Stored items
════

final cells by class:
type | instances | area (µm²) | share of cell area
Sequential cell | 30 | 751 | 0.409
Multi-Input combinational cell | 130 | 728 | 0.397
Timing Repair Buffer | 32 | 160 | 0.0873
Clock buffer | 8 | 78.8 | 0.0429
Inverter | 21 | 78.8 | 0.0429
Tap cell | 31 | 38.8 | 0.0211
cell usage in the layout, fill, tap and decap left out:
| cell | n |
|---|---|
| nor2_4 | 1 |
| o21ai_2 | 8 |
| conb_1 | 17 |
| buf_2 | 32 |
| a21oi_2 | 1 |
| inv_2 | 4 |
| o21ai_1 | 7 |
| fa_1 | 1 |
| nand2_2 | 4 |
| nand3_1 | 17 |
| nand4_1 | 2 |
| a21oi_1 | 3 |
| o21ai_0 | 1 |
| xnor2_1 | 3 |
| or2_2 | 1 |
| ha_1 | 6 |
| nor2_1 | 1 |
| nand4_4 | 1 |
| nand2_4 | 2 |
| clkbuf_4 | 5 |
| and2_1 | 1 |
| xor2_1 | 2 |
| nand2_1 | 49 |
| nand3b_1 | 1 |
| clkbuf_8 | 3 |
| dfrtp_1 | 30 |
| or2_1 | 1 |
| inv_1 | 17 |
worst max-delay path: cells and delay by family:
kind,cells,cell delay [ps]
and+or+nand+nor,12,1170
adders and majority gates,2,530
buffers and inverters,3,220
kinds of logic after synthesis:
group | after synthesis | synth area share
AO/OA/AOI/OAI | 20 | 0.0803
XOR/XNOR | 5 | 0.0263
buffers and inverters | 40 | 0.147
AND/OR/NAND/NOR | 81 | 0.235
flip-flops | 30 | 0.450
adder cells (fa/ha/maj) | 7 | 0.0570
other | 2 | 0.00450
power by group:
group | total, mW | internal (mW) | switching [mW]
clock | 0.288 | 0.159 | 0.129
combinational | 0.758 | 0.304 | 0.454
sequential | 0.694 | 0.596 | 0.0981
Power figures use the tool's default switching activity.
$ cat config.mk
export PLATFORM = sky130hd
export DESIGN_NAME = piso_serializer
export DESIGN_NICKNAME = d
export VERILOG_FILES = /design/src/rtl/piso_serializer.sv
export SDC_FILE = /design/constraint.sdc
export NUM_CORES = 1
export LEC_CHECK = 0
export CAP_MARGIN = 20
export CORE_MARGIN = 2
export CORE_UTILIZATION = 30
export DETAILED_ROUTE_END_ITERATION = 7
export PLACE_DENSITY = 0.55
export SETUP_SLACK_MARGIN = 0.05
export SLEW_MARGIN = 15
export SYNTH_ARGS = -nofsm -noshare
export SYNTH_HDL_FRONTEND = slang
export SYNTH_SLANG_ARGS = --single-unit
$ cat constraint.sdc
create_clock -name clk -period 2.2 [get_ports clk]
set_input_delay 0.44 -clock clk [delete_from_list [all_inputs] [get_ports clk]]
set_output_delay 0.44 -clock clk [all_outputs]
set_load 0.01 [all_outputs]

════

> [Work request]: An exact transcript of all the records is the expected result.

> [Finished task]:
final cells by class:
type | instances | area (µm²) | share of cell area
Sequential cell | 30 | 751 | 0.409
Multi-Input combinational cell | 130 | 728 | 0.397
Timing Repair Buffer | 32 | 160 | 0.0873
Clock buffer | 8 | 78.8 | 0.0429
Inverter | 21 | 78.8 | 0.0429
Tap cell | 31 | 38.8 | 0.0211
cell usage in the layout, fill, tap and decap left out:
| cell | n |
|---|---|
| nor2_4 | 1 |
| o21ai_2 | 8 |
| conb_1 | 17 |
| buf_2 | 32 |
| a21oi_2 | 1 |
| inv_2 | 4 |
| o21ai_1 | 7 |
| fa_1 | 1 |
| nand2_2 | 4 |
| nand3_1 | 17 |
| nand4_1 | 2 |
| a21oi_1 | 3 |
| o21ai_0 | 1 |
| xnor2_1 | 3 |
| or2_2 | 1 |
| ha_1 | 6 |
| nor2_1 | 1 |
| nand4_4 | 1 |
| nand2_4 | 2 |
| clkbuf_4 | 5 |
| and2_1 | 1 |
| xor2_1 | 2 |
| nand2_1 | 49 |
| nand3b_1 | 1 |
| clkbuf_8 | 3 |
| dfrtp_1 | 30 |
| or2_1 | 1 |
| inv_1 | 17 |
worst max-delay path: cells and delay by family:
kind,cells,cell delay [ps]
and+or+nand+nor,12,1170
adders and majority gates,2,530
buffers and inverters,3,220
kinds of logic after synthesis:
group | after synthesis | synth area share
AO/OA/AOI/OAI | 20 | 0.0803
XOR/XNOR | 5 | 0.0263
buffers and inverters | 40 | 0.147
AND/OR/NAND/NOR | 81 | 0.235
flip-flops | 30 | 0.450
adder cells (fa/ha/maj) | 7 | 0.0570
other | 2 | 0.00450
power by group:
group | total, mW | internal (mW) | switching [mW]
clock | 0.288 | 0.159 | 0.129
combinational | 0.758 | 0.304 | 0.454
sequential | 0.694 | 0.596 | 0.0981
Power figures use the tool's default switching activity.
$ cat config.mk
export PLATFORM = sky130hd
export DESIGN_NAME = piso_serializer
export DESIGN_NICKNAME = d
export VERILOG_FILES = /design/src/rtl/piso_serializer.sv
export SDC_FILE = /design/constraint.sdc
export NUM_CORES = 1
export LEC_CHECK = 0
export CAP_MARGIN = 20
export CORE_MARGIN = 2
export CORE_UTILIZATION = 30
export DETAILED_ROUTE_END_ITERATION = 7
export PLACE_DENSITY = 0.55
export SETUP_SLACK_MARGIN = 0.05
export SLEW_MARGIN = 15
export SYNTH_ARGS = -nofsm -noshare
export SYNTH_HDL_FRONTEND = slang
export SYNTH_SLANG_ARGS = --single-unit
$ cat constraint.sdc
create_clock -name clk -period 2.2 [get_ports clk]
set_input_delay 0.44 -clock clk [delete_from_list [all_inputs] [get_ports clk]]
set_output_delay 0.44 -clock clk [all_outputs]
set_load 0.01 [all_outputs]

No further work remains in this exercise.